SPECTRAL LIBRARY OF NATIVE VEGETATION SPECIES
RESEARCH ABSTRACTS
Carla Mae M. Arellano, Aeron Adrian C. Maralit, Enrico C. Paringit, Czar Jakiri S. Sarmiento, Ayin M. Tamondong,
Regine Anne G. Faelga, Fe Andrea M. Tandoc, Rusty A. Lopez, Fatima Joy O. Pamittan, Celeste Z. Vidad
"Multi-temporal Analysis of Radar Backscatter of Dense and Sparse Forests
Using Sentinel-1A Collection in Google Earth Engine"
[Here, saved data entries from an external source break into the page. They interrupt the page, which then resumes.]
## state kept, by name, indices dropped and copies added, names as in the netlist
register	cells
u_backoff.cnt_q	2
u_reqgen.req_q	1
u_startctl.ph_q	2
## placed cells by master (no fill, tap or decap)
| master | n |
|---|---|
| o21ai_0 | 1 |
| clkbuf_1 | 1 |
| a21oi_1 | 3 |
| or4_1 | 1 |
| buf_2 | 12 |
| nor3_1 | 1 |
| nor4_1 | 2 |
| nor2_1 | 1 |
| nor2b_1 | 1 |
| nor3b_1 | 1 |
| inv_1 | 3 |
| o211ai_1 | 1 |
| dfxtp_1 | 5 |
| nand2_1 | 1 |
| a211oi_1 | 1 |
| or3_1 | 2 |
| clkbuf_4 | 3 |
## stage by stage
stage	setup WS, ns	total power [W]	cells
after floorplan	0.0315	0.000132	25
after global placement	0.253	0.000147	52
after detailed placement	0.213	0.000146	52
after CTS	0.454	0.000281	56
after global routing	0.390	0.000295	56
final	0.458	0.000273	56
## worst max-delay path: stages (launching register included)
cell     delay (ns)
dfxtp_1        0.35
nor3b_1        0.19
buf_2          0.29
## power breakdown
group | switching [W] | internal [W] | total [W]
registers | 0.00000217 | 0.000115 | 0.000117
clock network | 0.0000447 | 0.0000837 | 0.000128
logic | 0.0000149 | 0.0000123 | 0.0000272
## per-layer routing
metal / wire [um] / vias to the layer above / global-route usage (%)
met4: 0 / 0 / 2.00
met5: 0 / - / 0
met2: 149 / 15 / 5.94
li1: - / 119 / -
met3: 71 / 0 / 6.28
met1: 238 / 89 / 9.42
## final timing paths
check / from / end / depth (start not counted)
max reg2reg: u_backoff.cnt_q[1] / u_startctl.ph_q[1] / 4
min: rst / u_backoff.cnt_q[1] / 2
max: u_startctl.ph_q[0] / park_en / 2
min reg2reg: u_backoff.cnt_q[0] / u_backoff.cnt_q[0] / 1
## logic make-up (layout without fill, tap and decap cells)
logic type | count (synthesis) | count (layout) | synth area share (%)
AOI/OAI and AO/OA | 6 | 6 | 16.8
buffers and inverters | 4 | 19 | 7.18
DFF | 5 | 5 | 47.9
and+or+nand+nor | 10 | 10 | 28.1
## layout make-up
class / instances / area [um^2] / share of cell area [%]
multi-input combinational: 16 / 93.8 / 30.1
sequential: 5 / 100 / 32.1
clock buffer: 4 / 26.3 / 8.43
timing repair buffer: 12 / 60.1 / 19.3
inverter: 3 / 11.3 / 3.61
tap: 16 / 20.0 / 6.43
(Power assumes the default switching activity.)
==> src/rtl/lpi_pkg.sv <==
package lpi_pkg;
  typedef enum logic [1:0] {
    SYNC_LOST   = 2'd0,
    SYNC_HUNT   = 2'd1,
    SYNC_LOCKED = 2'd2,
    SYNC_RSVD   = 2'd3
  } sync_st_e;
endpackage

==> src/rtl/lpi_window.sv <==
module lpi_window #(
  parameter int PAT_W = 8
) (
  input  logic             clk,
  input  logic             rst_ni,
  input  logic             bit_i,
  input  logic             bit_en_i,
  input  logic [PAT_W-1:0] pat_a_i,
  input  logic [PAT_W-1:0] pat_b_i,
  output logic             hit_o,
  output logic             hit_inv_o
);
  logic [PAT_W-1:0] win_q, win_d;
  logic norm_hit, comp_hit;

  always_comb begin
    win_d = win_q;
    if (bit_en_i) win_d = {win_q[PAT_W-2:0], bit_i};
  end

  always_ff @(posedge clk or negedge rst_ni) begin
    if (!rst_ni) win_q <= '0;
    else         win_q <= win_d;
  end

  always_comb begin
    norm_hit  = (win_q == pat_a_i) || (win_q == pat_b_i);
    comp_hit  = (win_q == ~pat_a_i) || (win_q == ~pat_b_i);
    hit_o     = norm_hit || comp_hit;
    hit_inv_o = comp_hit && !norm_hit;
  end

  // an accepted bit lands in the window LSB
  assert_shift_in_R2: assert property (@(posedge clk) disable iff (!rst_ni)
    bit_en_i |=> (win_q[0] == $past(bit_i)));
  // the window holds when no bit is accepted
  assert_hold_R2: assert property (@(posedge clk) disable iff (!rst_ni)
    !bit_en_i |=> $stable(win_q));
  // a complemented verdict never covers a normal match
  assert_normal_wins_R5: assert property (@(posedge clk) disable iff (!rst_ni)
    hit_inv_o |-> (win_q != pat_a_i && win_q != pat_b_i));
endmodule

==> src/rtl/lpi_lock_latch.sv <==
module lpi_lock_latch
  import lpi_pkg::*;
(
  input  logic       clk,
  input  logic       rst_ni,
  input  logic [1:0] st_i,
  input  logic       hit_i,
  input  logic       hit_inv_i,
  output logic       inv_o
);
  logic [1:0] prev_q;
  logic       last_q, last_d;
  logic       flag_q, flag_d;
  logic       lock_evt;

  always_comb begin
    lock_evt = (prev_q == SYNC_LOST) && (st_i == SYNC_LOCKED);
    last_d   = hit_i ? hit_inv_i : last_q;
    flag_d   = flag_q;
    if (lock_evt) flag_d = hit_i ? hit_inv_i : last_q;
  end

  always_ff @(posedge clk or negedge rst_ni) begin
    if (!rst_ni) begin
      prev_q <= SYNC_LOST;
      last_q <= 1'b0;
      flag_q <= 1'b0;
    end else begin
      prev_q <= st_i;
      last_q <= last_d;
      flag_q <= flag_d;
    end
  end

  assign inv_o = flag_q;

  // the flag moves only on a lock event
  assert_flag_only_on_lock_R6: assert property (@(posedge clk) disable iff (!rst_ni)
    (flag_q != $past(flag_q)) |-> $past(lock_evt));
  // a lock on a matching window takes that window's class
  assert_lock_class_R4: assert property (@(posedge clk) disable iff (!rst_ni)
    (lock_evt && hit_i) |=> (flag_q == $past(hit_inv_i)));
  // a lock reached from hunting does not move the flag
  assert_no_lock_from_hunt_R3: assert property (@(posedge clk) disable iff (!rst_ni)
    (prev_q == SYNC_HUNT && st_i == SYNC_LOCKED) |=> $stable(flag_q));
endmodule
Radar data has been historically expensive and complex to process. However, in this milieu of cloud-computing platforms and open-source datasets, radar data analysis became more efficient and expanding its application in exploratory researches. This study performed multi-temporal analysis of radar backscatter to characterize dense and sparse forest from Sentinel-1 images. The area of study are reforested sites under the National Greening Program (NGP) of the Philippines. Ground data were collected: (1) in 2019, from a 1.35 ha -site in Brgy. Calula, Ipil, Zamboanga Sibugay, (2) in 2019, from a 1.10 ha- site in Brgy. Cabatuanan, Basay, Negros Oriental, and (3) from PhilLiDAR 2 – Project 3: FRExLS’ 2.4 ha -validated site in Ubay, Bohol. SAR intensities and NDVI values were derived from Sentinel-1 and Landsat images from Google Earth Engine, which is a cloud-based platform with a repository of satellite images and functionalities for data extraction and processing. The temporal variation in the C-band radar backscatter from 2014 to 2018 were analyzed. The results show, for the whole period of analysis, that: in VH polarization, dense forests range from -10 to -21 dB and sparse forests range from -14 to -21 dB, and in VV polarization, dense forests range from -5 to -13 dB and sparse forests range from -10 to -15 dB. Forest backscatter are expected to saturate over time, especially in dense forests. These variations are due to differences in forest species, landscape, environmental and climatic drivers, and phenomenon or interventions on the site.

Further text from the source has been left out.